For someone who makes a living being ‘in’ their body, it has been humbling to have to navigate a completely new way of being. I went from reasonably coordinated and agile to completely awkward and ungraceful literally overnight. My crutch slipped and I landed flat on my back in the produce section of the grocery store and at the beauty salon. I crashed my knee scooter on the river walk and had to be helped by strangers. I’ve slipped, fallen and bruised both my body and my pride more these last six weeks than I have in the last 15 years. I can’t move, I can’t serve, I can’t teach, I can’t ‘do’ yoga. But as difficult as it has been, removing the very things that have defined me for so long has made me go back to the heart of the practice. Who am I when I’m dependent? When I’m being served rather than serving? When I can’t teach? Who am I when I can’t ‘do’ yoga?
I’M STILL LEARNING…
In yoga circles there’s a lot of talk about your ‘off the mat’ practice. This refers to the subtler nuances of yoga that the physical practice is meant to lead you into. I know this stuff, I’ve been teaching it for years. Yet here I am, back in the crucible being transformed by the fires of refinement as I experience this concept in a whole new way.
There’s a difference between asana and yoga. Going to a class and making shapes with your body can amount to anything from cross training to stress reduction, exploring your inner landscape, pain management, or a way to increase your capacity to enjoy life deeply. But so often these days, we experience asana as a stand-alone event, where progress is measured more by what poses you’ve mastered and how many Instagram followers you have than by the quality of your relationship with yourself, with others, and with your world.
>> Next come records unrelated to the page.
## src/rtl/conf_proto_pkg.sv

```systemverilog
// Shared protocol constants, state encodings and helpers for the config frame controller.
package conf_proto_pkg;

    localparam int unsigned BYTE_W      = 8;
    localparam int unsigned NBYTES      = 11;
    localparam int unsigned TIMEOUT_CYC = 2000;
    localparam int unsigned CNT_W       = 4;
    localparam int unsigned TMO_W       = 11;
    localparam int unsigned SLEDS_W     = 9;

    localparam logic [BYTE_W-1:0] SYNC   = 8'hA5;
    localparam logic [BYTE_W-1:0] CMD_WR = 8'h57;
    localparam logic [BYTE_W-1:0] CMD_RD = 8'h52;
    localparam logic [BYTE_W-1:0] ACK    = 8'h06;
    localparam logic [BYTE_W-1:0] NACK   = 8'h15;

    // Status LED bit positions
    localparam int unsigned LED_WR_OK   = 4;
    localparam int unsigned LED_CHK_ERR = 5;
    localparam int unsigned LED_TMO     = 6;
    localparam int unsigned LED_BAD_CMD = 7;
    localparam int unsigned LED_BUSY    = 8;

    typedef enum logic [3:0] {
        ST_IDLE    = 4'd0,
        ST_CMD     = 4'd1,
        ST_DATA    = 4'd2,
        ST_CHK     = 4'd3,
        ST_LOAD    = 4'd4,
        ST_TXLD    = 4'd5,
        ST_TXSTART = 4'd6,
        ST_TXWAIT  = 4'd7,
        ST_TXDONE  = 4'd8,
        ST_RESP    = 4'd9
    } state_t;

    typedef enum logic [1:0] {
        TXSEL_REGS = 2'd0,
        TXSEL_ACK  = 2'd1,
        TXSEL_NACK = 2'd2
    } txsel_t;

    typedef enum logic [1:0] {
        RESP_SEND = 2'd0,
        RESP_BUSY = 2'd1,
        RESP_DONE = 2'd2
    } resp_ph_t;

    // Sticky status flags, packed to line up with sleds[7:4]
    typedef struct packed {
        logic bad_cmd;
        logic tmo;
        logic chk_err;
        logic wr_ok;
    } flags_t;

    // Transmit byte mux: register image, or a response code
    function automatic logic [BYTE_W-1:0] tx_mux(input txsel_t sel, input logic [BYTE_W-1:0] regs);
        case (sel)
            TXSEL_ACK:  return ACK;
            TXSEL_NACK: return NACK;
            default:    return regs;
        endcase
    endfunction

endpackage

```

## src/rtl/conf_frame_timer.sv

```systemverilog
// Inter-byte idle timer: counts while enabled, flags expiry at TIMEOUT_CYC-1.
module conf_frame_timer
    import conf_proto_pkg::*;
(
    input  logic clk,
    input  logic rst,
    input  logic clr,
    input  logic en,
    output logic expire_c
);

    logic [TMO_W-1:0] tmo;

    // Idle cycle counter
    always_ff @(posedge clk or negedge rst) begin
        if (!rst)        tmo <= '0;
        else if (clr)    tmo <= '0;
        else if (en)     tmo <= tmo + TMO_W'(1);
    end

    assign expire_c = en & ~clr & (tmo == TMO_W'(TIMEOUT_CYC - 1));

endmodule

```

## src/rtl/conf_frame_ctrl.sv

```systemverilog
// Frame parser / responder sequencing the config register bank over the serial link.
module conf_frame_ctrl
    import conf_proto_pkg::*;
(
    input  logic               clk,
    input  logic               rst,
    input  logic [BYTE_W-1:0]  rxdw,
    input  logic               rxrdy,
    input  logic               txbusy,
    input  logic [BYTE_W-1:0]  regs_txdw,
    output logic               txena,
    output logic [BYTE_W-1:0]  txdw,
    output logic               shift_rxregs,
    output logic               load_confregs,
    output logic               load_txregs,
    output logic               shift_txregs,
    output logic [SLEDS_W-1:0] sleds
);

    state_t              state, state_n;
    logic [CNT_W-1:0]    cnt, cnt_n;
    logic [BYTE_W-1:0]   chk, chk_n;
    logic [BYTE_W-1:0]   cmd, cmd_n;
    flags_t              flags, flags_n;
    txsel_t              tx_sel, tx_sel_n;
    resp_ph_t            resp_ph, resp_ph_n;
    logic                txena_n, shift_rx_n, load_conf_n, load_tx_n, shift_tx_n;
    logic                tmo_en, tmo_clr, expire_c;

    // Idle timeout only runs while a frame is being received
    assign tmo_en  = (state == ST_CMD) || (state == ST_DATA) || (state == ST_CHK);
    assign tmo_clr = rxrdy | ~tmo_en;

    conf_frame_timer u_timer (
        .clk      (clk),
        .rst      (rst),
        .clr      (tmo_clr),
        .en       (tmo_en),
        .expire_c (expire_c)
    );

    // State, datapath and strobe registers
    always_ff @(posedge clk or negedge rst) begin
        if (!rst) begin
            state         <= ST_IDLE;
            cnt           <= '0;
            chk           <= '0;
            cmd           <= '0;
            flags         <= '0;
            tx_sel        <= TXSEL_REGS;
            resp_ph       <= RESP_SEND;
            txena         <= 1'b0;
            shift_rxregs  <= 1'b0;
            load_confregs <= 1'b0;
            load_txregs   <= 1'b0;
            shift_txregs  <= 1'b0;
        end else begin
            state         <= state_n;
            cnt           <= cnt_n;
            chk           <= chk_n;
            cmd           <= cmd_n;
            flags         <= flags_n;
            tx_sel        <= tx_sel_n;
            resp_ph       <= resp_ph_n;
            txena         <= txena_n;
            shift_rxregs  <= shift_rx_n;
            load_confregs <= load_conf_n;
            load_txregs   <= load_tx_n;
            shift_txregs  <= shift_tx_n;
        end
    end

    // Next-state and next-strobe logic
    always_comb begin
        state_n     = state;
        cnt_n       = cnt;
        chk_n       = chk;
        cmd_n       = cmd;
        flags_n     = flags;
        tx_sel_n    = tx_sel;
        resp_ph_n   = resp_ph;
        txena_n     = 1'b0;
        shift_rx_n  = 1'b0;
        load_conf_n = 1'b0;
        load_tx_n   = 1'b0;
        shift_tx_n  = 1'b0;

        case (state)
            ST_IDLE: begin
                tx_sel_n = TXSEL_REGS;
                if (rxrdy && (rxdw == SYNC)) begin
                    state_n = ST_CMD;
                    flags_n = '0;
                    chk_n   = '0;
                end
            end
            ST_CMD: begin
                if (rxrdy) begin
                    cmd_n = rxdw;
                    chk_n = rxdw;
                    if (rxdw == CMD_WR) begin
                        state_n = ST_DATA;
                        cnt_n   = '0;
                    end else begin
                        state_n = ST_CHK;
                    end
                end
            end
            ST_DATA: begin
                if (rxrdy) begin
                    shift_rx_n = 1'b1;
                    chk_n      = chk ^ rxdw;
                    cnt_n      = cnt + CNT_W'(1);
                    if (cnt == CNT_W'(NBYTES - 1)) state_n = ST_CHK;
                end
            end
            ST_CHK: begin
                if (rxrdy) begin
                    if ((cmd != CMD_WR) && (cmd != CMD_RD)) begin
                        flags_n.bad_cmd = 1'b1;
                        tx_sel_n        = TXSEL_NACK;
                        resp_ph_n       = RESP_SEND;
                        state_n         = ST_RESP;
                    end else if (rxdw != chk) begin
                        flags_n.chk_err = 1'b1;
                        tx_sel_n        = TXSEL_NACK;
                        resp_ph_n       = RESP_SEND;
                        state_n         = ST_RESP;
                    end else if (cmd == CMD_WR) begin
                        load_conf_n = 1'b1;
                        state_n     = ST_LOAD;
                    end else begin
                        load_tx_n = 1'b1;
                        state_n   = ST_TXLD;
                    end
                end
            end
            ST_LOAD: begin
                flags_n.wr_ok = 1'b1;
                tx_sel_n      = TXSEL_ACK;
                resp_ph_n     = RESP_SEND;
                state_n       = ST_RESP;
            end
            ST_TXLD: begin
                cnt_n   = '0;
                state_n = ST_TXSTART;
            end
            ST_TXSTART: begin
                if (!txbusy) begin
                    txena_n = 1'b1;
                    state_n = ST_TXWAIT;
                end
            end
            ST_TXWAIT: begin
                if (txbusy) begin
                    shift_tx_n = 1'b1;
                    state_n    = ST_TXDONE;
                end
            end
            ST_TXDONE: begin
                if (!txbusy) begin
                    if (cnt == CNT_W'(NBYTES - 1)) begin
                        state_n = ST_IDLE;
                    end else begin
                        cnt_n   = cnt + CNT_W'(1);
                        state_n = ST_TXSTART;
                    end
                end
            end
            ST_RESP: begin
                case (resp_ph)
                    RESP_SEND: if (!txbusy) begin
                        txena_n   = 1'b1;
                        resp_ph_n = RESP_BUSY;
                    end
                    RESP_BUSY: if (txbusy) resp_ph_n = RESP_DONE;
                    default:   if (!txbusy) begin
                        tx_sel_n = TXSEL_REGS;
                        state_n  = ST_IDLE;
                    end
                endcase
            end
            default: state_n = ST_IDLE;
        endcase

        // Abandon a stalled frame without loading or answering
        if (expire_c) begin
            state_n     = ST_IDLE;
            flags_n.tmo = 1'b1;
        end
    end

    assign txdw  = tx_mux(tx_sel, regs_txdw);
    assign sleds = {(state != ST_IDLE), flags, state};

endmodule

```
[src/flat_wrapper.sv]
// flat-port wrapper written by rule: the top's interface ports become plain ports
module satd_block_accumulator_flat import satd_pkg::*;
#(
   parameter int LENGTH     = 8,
   parameter int WIDTH      = 8,
   parameter int HEIGHT     = 8,
   parameter int NORM_SHIFT = NORM_SHIFT_DEF
)
  (clk, rst, bus_in_valid, bus_in_last, bus_sum_partial, bus_out_ready, bus_in_ready, bus_out_valid, bus_satd_raw, bus_satd, bus_err_len);
  satd_block_accumulator_if #(.LENGTH(LENGTH)) bus_i ();
  input logic clk;
  input logic rst;
  input wire logic [$bits(bus_i.in_valid)-1:0] bus_in_valid;
  input wire logic [$bits(bus_i.in_last)-1:0] bus_in_last;
  input wire logic [$bits(bus_i.sum_partial)-1:0] bus_sum_partial;
  input wire logic [$bits(bus_i.out_ready)-1:0] bus_out_ready;
  output wire logic [$bits(bus_i.in_ready)-1:0] bus_in_ready;
  output wire logic [$bits(bus_i.out_valid)-1:0] bus_out_valid;
  output wire logic [$bits(bus_i.satd_raw)-1:0] bus_satd_raw;
  output wire logic [$bits(bus_i.satd)-1:0] bus_satd;
  output wire logic [$bits(bus_i.err_len)-1:0] bus_err_len;
  assign bus_i.in_valid = bus_in_valid;
  assign bus_i.in_last = bus_in_last;
  assign bus_i.sum_partial = bus_sum_partial;
  assign bus_i.out_ready = bus_out_ready;
  assign bus_in_ready = bus_i.in_ready;
  assign bus_out_valid = bus_i.out_valid;
  assign bus_satd_raw = bus_i.satd_raw;
  assign bus_satd = bus_i.satd;
  assign bus_err_len = bus_i.err_len;
  satd_block_accumulator #(.LENGTH(LENGTH), .WIDTH(WIDTH), .HEIGHT(HEIGHT), .NORM_SHIFT(NORM_SHIFT)) u_core (.clk(clk), .rst(rst), .bus(bus_i));
endmodule
`config.mk`:
```
export PLATFORM = sky130hd
export DESIGN_NAME = uart_tx_word_seq
export DESIGN_NICKNAME = d
export VERILOG_FILES = /design/src/rtl/uart_tx_word_seq.sv
export SDC_FILE = /design/constraint.sdc
export NUM_CORES = 1
export LEC_CHECK = 0
export CORE_MARGIN = 10
export CORE_UTILIZATION = 53
export DETAILED_ROUTE_END_ITERATION = 8
export HOLD_SLACK_MARGIN = 0.03
export MAX_ROUTING_LAYER = met4
export PLACE_DENSITY = 0.87
export SLEW_MARGIN = 20
export SYNTH_ARGS = -nofsm -noshare
export SYNTH_HDL_FRONTEND = slang
export SYNTH_SLANG_ARGS = --single-unit
```
`constraint.sdc`:
```
create_clock -name i_clk -period 3.1 [get_ports i_clk]
set_clock_uncertainty 0.05 [all_clocks]
set_input_delay 0.465 -clock i_clk [delete_from_list [all_inputs] [get_ports i_clk]]
set_output_delay 0.465 -clock i_clk [all_outputs]
set_load 0.01 [all_outputs]
```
Going to yoga solely for a workout is not a bad thing in and of itself, but it doesn’t automatically help you gain access to what Christina Sell calls the ‘something more’ of yoga.
WHAT IN LIFE IS NOT YOGA?
The ‘something more’, the thing that makes yoga more than just movement and shapes on a mat tests our perceptions, our sense of who we are and our place in the world. It’s surrender, an opening to the grace of each moment that happens when we let go of all of the ‘doing’ that can keep us separate from our source of unconditional love. It isn’t getting into a new pose that takes you to a deeper place in practice; for me this spring it’s been not getting a new pose that has taken me there again. When you are a yogi who is addicted to movement and unable to practice asana, the chaff is cleared and you remember that everything is yoga. Yoga is engaging skilfully with all of life and its challenges and obstacles. Ultimately, everything you do is a kind of pose. Every person you engage with, every thought you have, every word you speak, both silently and aloud.
As a movement junkie I’m keen to continue exploring how to use the physical practice to learn about and bring together all the luminous, effervescent parts of ourselves that we’ve either forgotten or wrapped away for safekeeping. Everything in life gives us an opportunity to practice deeply, whether we can do perfect poses or not. In the end, in the truest sense of what yoga is, what in life is not yoga?